◆ PROBLEM DETAILS ◆
Only one stretch of the data below is needed. Output the lines from the one with "- The number of max-cap" up to and including the one with "(was 11700 µm²)", exactly as they stand.

◆ EXCERPTED RECORDS ◆
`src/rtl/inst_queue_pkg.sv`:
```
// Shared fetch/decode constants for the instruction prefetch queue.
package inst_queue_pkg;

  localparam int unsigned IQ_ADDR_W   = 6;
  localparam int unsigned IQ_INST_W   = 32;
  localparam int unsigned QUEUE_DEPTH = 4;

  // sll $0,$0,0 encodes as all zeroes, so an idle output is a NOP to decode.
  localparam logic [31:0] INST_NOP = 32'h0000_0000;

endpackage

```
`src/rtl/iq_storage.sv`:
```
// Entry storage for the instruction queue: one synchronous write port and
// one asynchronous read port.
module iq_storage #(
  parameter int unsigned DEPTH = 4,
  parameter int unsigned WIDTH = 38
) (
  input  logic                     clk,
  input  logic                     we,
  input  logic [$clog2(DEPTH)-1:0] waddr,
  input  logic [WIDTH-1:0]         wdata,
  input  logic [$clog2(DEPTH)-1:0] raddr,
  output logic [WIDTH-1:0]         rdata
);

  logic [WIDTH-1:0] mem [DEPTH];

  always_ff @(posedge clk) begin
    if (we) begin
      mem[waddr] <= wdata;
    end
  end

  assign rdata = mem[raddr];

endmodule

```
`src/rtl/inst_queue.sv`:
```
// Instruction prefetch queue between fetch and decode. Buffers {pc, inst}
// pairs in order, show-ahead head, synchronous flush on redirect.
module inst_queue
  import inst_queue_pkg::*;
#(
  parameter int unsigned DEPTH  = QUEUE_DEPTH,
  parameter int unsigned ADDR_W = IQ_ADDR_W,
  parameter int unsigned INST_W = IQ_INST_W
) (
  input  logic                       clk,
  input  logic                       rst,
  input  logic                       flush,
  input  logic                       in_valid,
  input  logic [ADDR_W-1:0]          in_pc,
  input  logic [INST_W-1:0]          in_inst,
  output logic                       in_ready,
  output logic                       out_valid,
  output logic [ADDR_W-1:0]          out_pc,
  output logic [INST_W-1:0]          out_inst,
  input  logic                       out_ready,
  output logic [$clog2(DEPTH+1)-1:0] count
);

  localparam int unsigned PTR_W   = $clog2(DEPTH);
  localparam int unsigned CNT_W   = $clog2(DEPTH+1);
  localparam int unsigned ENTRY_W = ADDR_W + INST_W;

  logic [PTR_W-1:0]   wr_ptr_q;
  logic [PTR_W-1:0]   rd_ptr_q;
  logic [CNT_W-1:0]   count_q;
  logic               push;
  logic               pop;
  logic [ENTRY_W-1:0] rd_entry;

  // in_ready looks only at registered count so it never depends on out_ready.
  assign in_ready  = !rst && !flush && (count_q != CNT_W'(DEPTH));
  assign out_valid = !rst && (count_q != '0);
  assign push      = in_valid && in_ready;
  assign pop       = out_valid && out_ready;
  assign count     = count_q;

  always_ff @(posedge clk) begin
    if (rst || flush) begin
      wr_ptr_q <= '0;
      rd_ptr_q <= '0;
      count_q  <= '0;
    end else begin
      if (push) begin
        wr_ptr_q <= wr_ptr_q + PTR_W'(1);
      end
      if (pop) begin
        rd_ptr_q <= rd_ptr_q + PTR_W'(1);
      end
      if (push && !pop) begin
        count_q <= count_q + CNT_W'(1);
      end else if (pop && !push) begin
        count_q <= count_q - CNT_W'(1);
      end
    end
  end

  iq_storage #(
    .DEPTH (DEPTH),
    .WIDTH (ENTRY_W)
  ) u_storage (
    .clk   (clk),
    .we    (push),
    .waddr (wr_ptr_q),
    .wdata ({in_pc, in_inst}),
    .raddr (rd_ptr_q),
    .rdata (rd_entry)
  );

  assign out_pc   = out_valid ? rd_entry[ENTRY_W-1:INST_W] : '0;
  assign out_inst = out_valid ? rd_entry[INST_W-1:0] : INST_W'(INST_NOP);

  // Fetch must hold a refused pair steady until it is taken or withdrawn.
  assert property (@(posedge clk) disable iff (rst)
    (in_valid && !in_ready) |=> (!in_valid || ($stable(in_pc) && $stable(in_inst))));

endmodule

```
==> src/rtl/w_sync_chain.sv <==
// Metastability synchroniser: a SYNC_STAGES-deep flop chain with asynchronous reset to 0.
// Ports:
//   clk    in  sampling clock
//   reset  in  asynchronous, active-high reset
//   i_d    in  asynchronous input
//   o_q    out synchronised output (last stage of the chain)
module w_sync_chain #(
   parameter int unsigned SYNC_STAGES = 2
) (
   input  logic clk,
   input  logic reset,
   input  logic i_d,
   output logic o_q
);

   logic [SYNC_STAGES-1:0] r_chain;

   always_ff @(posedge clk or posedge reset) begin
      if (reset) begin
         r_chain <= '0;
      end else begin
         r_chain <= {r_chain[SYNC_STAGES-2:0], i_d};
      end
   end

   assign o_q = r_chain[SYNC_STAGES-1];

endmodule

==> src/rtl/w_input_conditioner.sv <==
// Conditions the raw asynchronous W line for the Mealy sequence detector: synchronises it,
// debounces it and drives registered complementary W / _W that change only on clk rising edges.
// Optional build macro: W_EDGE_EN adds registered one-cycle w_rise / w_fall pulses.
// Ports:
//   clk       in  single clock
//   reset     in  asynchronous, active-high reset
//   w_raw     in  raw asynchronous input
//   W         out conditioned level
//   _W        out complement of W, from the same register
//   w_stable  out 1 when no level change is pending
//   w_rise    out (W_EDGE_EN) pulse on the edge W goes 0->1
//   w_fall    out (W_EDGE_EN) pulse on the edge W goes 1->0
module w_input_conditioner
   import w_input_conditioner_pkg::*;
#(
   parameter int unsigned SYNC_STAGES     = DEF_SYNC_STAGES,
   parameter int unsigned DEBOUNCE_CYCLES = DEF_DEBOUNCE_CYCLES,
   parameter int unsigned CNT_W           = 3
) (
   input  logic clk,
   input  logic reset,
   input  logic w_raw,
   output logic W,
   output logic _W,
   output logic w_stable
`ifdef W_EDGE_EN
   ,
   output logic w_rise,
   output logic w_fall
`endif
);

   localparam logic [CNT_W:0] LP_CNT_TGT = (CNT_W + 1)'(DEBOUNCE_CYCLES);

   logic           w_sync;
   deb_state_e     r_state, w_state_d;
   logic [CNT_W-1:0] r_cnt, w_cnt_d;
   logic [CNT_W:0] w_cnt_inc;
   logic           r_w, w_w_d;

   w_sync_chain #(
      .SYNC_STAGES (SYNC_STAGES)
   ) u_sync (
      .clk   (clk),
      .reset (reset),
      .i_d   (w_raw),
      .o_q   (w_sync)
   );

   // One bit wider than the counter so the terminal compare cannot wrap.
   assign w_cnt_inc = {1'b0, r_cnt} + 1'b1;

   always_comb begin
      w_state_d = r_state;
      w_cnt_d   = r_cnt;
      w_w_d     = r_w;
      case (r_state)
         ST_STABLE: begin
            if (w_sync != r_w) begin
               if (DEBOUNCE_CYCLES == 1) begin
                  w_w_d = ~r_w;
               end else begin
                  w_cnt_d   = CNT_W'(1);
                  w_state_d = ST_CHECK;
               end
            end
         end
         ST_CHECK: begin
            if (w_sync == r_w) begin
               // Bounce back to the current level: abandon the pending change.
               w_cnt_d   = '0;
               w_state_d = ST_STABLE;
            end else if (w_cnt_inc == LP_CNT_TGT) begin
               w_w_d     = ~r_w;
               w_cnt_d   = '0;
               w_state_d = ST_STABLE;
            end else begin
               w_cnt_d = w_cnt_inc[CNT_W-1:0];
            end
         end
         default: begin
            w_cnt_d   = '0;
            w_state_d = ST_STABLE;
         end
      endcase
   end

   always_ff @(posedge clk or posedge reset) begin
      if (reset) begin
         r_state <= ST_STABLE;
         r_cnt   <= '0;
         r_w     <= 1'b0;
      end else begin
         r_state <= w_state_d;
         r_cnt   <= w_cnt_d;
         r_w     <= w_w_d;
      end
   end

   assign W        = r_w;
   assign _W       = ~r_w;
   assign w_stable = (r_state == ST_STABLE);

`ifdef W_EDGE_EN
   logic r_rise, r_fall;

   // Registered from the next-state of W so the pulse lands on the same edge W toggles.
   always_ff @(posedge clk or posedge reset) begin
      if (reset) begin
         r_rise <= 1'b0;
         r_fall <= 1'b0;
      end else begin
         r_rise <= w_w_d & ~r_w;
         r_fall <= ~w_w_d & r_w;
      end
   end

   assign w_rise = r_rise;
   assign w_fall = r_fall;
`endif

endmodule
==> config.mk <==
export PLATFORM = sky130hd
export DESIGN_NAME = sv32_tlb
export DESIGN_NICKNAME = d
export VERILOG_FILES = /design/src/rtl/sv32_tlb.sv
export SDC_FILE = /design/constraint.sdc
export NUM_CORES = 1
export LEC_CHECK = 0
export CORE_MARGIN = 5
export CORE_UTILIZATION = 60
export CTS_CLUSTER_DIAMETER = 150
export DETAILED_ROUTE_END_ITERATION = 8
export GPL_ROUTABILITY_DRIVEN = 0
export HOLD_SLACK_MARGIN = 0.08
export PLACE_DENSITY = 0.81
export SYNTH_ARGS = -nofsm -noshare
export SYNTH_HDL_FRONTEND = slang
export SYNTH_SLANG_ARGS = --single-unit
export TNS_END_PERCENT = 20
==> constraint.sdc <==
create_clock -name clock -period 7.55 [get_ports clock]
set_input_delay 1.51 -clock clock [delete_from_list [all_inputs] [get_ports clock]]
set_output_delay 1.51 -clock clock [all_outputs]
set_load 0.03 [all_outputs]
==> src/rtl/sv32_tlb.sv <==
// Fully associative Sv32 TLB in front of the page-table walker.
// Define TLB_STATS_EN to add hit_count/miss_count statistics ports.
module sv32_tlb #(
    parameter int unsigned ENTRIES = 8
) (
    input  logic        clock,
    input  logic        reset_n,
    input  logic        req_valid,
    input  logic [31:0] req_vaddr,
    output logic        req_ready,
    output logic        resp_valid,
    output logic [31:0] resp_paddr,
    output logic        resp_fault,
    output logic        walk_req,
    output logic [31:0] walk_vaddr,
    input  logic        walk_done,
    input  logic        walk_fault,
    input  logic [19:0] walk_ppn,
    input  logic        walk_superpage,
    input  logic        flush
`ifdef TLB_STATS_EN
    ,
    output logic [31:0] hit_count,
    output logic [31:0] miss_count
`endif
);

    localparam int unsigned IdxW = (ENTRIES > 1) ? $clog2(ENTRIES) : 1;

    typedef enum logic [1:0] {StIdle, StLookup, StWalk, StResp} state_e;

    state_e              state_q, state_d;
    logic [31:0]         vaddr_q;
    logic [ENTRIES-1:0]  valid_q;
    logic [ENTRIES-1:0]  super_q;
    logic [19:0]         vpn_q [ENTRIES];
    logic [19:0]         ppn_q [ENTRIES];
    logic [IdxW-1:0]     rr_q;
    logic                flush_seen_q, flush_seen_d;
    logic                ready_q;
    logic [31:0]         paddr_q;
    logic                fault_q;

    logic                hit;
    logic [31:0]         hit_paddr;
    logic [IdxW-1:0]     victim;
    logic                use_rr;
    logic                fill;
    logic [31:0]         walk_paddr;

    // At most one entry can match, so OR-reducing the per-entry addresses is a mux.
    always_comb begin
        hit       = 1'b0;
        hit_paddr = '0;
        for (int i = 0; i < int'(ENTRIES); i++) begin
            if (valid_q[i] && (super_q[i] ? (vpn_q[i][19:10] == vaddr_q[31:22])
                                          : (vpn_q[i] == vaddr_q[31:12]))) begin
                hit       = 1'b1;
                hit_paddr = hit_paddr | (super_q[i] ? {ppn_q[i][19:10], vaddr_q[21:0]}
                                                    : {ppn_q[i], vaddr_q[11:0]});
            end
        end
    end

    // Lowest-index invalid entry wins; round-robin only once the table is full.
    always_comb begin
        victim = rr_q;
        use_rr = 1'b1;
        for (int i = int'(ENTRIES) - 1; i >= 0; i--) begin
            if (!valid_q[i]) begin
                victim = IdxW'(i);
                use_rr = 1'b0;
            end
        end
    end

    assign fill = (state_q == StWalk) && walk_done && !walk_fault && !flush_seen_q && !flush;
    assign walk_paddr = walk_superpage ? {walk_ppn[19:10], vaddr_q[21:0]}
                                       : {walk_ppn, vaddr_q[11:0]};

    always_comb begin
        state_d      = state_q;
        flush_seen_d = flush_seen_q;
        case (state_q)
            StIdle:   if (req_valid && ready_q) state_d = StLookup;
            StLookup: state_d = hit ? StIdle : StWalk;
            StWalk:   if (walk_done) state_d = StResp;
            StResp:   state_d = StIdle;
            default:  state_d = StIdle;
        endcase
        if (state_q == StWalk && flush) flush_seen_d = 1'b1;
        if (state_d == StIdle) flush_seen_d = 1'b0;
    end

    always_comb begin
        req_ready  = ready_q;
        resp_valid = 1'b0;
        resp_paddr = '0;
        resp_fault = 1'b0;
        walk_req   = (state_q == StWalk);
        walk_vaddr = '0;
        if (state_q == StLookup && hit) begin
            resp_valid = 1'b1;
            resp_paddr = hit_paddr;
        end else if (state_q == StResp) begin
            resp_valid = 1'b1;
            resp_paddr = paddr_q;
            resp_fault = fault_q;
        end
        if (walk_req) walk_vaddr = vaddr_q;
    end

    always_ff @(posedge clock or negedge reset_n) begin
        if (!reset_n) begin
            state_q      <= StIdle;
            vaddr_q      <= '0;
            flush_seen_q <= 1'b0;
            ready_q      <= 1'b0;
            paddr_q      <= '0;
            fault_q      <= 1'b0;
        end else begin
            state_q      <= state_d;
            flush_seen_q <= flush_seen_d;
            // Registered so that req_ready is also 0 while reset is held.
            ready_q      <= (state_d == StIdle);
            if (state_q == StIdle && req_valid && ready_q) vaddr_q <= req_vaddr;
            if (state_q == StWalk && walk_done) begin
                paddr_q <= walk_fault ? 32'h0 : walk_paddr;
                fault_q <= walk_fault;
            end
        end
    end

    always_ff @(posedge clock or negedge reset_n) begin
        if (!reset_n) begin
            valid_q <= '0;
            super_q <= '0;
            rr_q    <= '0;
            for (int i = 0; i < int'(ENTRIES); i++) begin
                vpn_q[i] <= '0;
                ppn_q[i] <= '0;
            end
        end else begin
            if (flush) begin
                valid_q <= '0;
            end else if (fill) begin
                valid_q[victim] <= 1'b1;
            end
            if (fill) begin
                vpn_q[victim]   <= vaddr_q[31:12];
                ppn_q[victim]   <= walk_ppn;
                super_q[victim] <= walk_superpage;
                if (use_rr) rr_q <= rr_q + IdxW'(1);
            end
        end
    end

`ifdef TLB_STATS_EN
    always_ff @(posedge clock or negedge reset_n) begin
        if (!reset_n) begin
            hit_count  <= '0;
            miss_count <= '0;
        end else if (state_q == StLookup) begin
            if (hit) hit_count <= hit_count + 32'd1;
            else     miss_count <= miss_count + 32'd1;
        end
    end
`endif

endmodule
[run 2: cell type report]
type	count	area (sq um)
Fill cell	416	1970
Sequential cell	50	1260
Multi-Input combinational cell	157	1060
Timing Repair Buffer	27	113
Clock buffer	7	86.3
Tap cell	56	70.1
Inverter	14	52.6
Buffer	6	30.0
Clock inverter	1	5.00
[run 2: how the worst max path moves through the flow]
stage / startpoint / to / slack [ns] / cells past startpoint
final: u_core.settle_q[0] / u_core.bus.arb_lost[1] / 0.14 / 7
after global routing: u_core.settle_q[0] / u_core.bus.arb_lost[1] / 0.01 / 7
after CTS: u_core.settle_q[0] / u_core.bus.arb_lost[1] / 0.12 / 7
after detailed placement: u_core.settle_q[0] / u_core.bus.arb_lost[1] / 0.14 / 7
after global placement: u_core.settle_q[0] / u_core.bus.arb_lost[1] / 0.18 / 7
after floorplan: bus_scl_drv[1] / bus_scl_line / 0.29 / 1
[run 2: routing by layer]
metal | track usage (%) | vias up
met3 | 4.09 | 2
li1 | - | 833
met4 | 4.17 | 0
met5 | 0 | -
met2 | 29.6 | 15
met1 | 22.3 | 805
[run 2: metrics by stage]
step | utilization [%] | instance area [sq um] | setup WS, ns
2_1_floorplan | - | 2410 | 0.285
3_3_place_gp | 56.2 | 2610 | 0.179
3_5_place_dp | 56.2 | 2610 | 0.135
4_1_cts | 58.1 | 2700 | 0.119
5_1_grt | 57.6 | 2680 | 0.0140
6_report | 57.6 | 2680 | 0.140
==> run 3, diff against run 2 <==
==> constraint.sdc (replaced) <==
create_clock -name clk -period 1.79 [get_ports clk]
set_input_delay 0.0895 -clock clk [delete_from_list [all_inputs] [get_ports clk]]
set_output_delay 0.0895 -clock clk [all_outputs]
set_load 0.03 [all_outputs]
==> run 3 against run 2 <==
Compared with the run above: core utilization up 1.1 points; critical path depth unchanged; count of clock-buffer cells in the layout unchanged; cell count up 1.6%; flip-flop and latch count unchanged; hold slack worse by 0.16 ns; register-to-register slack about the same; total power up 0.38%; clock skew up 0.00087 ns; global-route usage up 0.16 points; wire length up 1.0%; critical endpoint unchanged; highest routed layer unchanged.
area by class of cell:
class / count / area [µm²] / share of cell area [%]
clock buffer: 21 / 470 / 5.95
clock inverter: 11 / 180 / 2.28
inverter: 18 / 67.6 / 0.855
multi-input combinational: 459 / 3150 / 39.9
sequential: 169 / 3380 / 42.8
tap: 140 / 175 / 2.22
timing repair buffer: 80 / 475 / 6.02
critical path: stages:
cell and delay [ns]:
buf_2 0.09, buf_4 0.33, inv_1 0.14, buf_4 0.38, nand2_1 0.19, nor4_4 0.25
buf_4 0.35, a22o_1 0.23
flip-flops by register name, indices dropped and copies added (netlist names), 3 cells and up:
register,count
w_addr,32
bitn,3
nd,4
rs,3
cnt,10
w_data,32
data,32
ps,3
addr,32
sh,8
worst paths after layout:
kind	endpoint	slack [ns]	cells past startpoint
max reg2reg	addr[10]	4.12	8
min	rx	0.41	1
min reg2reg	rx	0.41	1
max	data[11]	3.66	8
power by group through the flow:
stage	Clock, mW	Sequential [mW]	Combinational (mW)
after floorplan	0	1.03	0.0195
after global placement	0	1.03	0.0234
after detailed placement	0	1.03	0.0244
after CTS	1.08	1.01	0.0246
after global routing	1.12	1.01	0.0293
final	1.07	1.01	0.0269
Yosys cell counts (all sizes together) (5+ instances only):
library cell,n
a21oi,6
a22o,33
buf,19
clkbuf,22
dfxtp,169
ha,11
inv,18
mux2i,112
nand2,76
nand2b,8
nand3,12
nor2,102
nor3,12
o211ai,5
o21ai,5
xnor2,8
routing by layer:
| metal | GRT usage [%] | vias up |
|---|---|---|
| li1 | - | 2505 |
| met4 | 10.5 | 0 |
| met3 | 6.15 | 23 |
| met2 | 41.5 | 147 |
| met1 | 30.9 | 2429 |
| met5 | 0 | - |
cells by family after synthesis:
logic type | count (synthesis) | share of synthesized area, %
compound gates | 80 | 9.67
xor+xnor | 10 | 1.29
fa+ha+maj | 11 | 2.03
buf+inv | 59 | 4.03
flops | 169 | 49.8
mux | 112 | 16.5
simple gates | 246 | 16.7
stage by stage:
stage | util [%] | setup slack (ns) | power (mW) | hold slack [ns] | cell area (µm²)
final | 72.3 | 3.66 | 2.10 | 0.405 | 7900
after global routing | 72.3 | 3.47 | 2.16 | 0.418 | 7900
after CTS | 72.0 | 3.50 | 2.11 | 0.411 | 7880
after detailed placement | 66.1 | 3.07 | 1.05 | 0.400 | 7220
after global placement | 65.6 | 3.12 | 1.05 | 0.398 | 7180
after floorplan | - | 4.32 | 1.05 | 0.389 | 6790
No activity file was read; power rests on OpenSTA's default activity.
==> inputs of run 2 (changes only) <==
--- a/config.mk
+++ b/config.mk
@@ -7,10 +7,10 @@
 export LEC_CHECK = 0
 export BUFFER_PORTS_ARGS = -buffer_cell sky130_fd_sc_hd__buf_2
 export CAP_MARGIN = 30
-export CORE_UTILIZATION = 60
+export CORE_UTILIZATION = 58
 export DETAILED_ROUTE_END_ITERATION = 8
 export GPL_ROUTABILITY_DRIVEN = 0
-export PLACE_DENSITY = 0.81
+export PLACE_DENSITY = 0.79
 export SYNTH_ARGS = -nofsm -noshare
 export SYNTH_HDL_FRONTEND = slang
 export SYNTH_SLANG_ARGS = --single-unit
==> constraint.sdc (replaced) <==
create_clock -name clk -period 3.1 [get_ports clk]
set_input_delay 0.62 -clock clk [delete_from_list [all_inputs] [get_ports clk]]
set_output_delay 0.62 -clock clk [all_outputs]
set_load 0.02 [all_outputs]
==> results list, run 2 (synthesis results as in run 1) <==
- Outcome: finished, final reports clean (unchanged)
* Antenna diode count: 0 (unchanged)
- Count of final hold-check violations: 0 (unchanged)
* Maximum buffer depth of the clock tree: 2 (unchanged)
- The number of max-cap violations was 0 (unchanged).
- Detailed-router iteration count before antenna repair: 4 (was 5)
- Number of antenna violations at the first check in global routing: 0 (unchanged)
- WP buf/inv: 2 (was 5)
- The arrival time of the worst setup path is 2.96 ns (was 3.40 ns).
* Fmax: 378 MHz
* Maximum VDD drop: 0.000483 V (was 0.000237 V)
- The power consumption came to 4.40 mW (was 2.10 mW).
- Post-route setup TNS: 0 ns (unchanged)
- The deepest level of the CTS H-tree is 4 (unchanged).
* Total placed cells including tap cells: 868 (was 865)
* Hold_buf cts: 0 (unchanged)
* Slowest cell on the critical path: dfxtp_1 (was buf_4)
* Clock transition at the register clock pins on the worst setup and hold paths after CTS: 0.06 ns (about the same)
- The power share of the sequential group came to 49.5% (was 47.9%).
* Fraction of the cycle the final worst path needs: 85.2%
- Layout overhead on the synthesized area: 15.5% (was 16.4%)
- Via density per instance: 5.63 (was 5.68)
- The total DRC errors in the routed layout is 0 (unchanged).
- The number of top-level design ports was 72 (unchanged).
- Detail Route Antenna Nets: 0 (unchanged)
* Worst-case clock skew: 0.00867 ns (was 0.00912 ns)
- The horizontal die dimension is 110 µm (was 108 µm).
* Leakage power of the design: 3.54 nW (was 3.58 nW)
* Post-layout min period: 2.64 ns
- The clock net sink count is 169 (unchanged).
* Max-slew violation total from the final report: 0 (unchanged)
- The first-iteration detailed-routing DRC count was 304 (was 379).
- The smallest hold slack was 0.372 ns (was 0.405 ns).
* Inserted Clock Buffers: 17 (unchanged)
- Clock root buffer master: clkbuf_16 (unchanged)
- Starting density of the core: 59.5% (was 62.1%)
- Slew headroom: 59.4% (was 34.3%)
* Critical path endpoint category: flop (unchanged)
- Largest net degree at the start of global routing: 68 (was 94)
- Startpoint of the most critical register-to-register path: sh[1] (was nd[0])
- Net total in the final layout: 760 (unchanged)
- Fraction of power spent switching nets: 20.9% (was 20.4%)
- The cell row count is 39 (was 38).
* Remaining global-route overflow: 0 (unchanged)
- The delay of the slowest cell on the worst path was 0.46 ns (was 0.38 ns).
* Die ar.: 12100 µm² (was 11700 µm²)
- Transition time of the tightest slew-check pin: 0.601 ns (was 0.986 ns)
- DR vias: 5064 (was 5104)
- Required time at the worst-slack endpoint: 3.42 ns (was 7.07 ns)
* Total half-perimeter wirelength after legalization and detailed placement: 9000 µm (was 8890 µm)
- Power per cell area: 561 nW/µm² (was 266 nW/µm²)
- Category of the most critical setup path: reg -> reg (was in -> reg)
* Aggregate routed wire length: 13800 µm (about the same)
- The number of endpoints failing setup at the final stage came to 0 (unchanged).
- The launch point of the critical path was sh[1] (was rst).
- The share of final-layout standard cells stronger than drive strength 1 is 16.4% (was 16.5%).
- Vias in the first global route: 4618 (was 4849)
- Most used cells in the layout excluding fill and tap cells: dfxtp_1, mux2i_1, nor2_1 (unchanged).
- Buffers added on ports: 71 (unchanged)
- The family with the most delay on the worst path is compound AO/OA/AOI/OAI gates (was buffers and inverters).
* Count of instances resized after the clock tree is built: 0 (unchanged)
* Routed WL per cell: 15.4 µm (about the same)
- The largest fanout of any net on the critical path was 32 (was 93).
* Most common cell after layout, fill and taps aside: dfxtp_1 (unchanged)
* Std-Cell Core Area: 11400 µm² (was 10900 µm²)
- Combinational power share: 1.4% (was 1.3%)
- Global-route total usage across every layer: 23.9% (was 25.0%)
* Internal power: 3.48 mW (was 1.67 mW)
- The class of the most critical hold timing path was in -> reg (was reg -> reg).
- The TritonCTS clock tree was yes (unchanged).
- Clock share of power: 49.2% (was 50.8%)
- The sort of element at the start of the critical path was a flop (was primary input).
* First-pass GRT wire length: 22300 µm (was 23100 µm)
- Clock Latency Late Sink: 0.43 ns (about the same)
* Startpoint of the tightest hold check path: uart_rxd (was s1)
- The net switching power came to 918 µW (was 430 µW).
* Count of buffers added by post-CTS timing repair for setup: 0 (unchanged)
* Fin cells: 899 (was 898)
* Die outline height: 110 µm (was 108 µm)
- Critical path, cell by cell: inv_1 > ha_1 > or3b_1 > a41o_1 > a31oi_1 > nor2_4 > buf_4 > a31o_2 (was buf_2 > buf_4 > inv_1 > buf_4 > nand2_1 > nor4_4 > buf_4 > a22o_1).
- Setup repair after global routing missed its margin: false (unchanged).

◆ TASK OUTPUT ◆
- The number of max-cap violations was 0 (unchanged).
- Detailed-router iteration count before antenna repair: 4 (was 5)
- Number of antenna violations at the first check in global routing: 0 (unchanged)
- WP buf/inv: 2 (was 5)
- The arrival time of the worst setup path is 2.96 ns (was 3.40 ns).
* Fmax: 378 MHz
* Maximum VDD drop: 0.000483 V (was 0.000237 V)
- The power consumption came to 4.40 mW (was 2.10 mW).
- Post-route setup TNS: 0 ns (unchanged)
- The deepest level of the CTS H-tree is 4 (unchanged).
* Total placed cells including tap cells: 868 (was 865)
* Hold_buf cts: 0 (unchanged)
* Slowest cell on the critical path: dfxtp_1 (was buf_4)
* Clock transition at the register clock pins on the worst setup and hold paths after CTS: 0.06 ns (about the same)
- The power share of the sequential group came to 49.5% (was 47.9%).
* Fraction of the cycle the final worst path needs: 85.2%
- Layout overhead on the synthesized area: 15.5% (was 16.4%)
- Via density per instance: 5.63 (was 5.68)
- The total DRC errors in the routed layout is 0 (unchanged).
- The number of top-level design ports was 72 (unchanged).
- Detail Route Antenna Nets: 0 (unchanged)
* Worst-case clock skew: 0.00867 ns (was 0.00912 ns)
- The horizontal die dimension is 110 µm (was 108 µm).
* Leakage power of the design: 3.54 nW (was 3.58 nW)
* Post-layout min period: 2.64 ns
- The clock net sink count is 169 (unchanged).
* Max-slew violation total from the final report: 0 (unchanged)
- The first-iteration detailed-routing DRC count was 304 (was 379).
- The smallest hold slack was 0.372 ns (was 0.405 ns).
* Inserted Clock Buffers: 17 (unchanged)
- Clock root buffer master: clkbuf_16 (unchanged)
- Starting density of the core: 59.5% (was 62.1%)
- Slew headroom: 59.4% (was 34.3%)
* Critical path endpoint category: flop (unchanged)
- Largest net degree at the start of global routing: 68 (was 94)
- Startpoint of the most critical register-to-register path: sh[1] (was nd[0])
- Net total in the final layout: 760 (unchanged)
- Fraction of power spent switching nets: 20.9% (was 20.4%)
- The cell row count is 39 (was 38).
* Remaining global-route overflow: 0 (unchanged)
- The delay of the slowest cell on the worst path was 0.46 ns (was 0.38 ns).
* Die ar.: 12100 µm² (was 11700 µm²)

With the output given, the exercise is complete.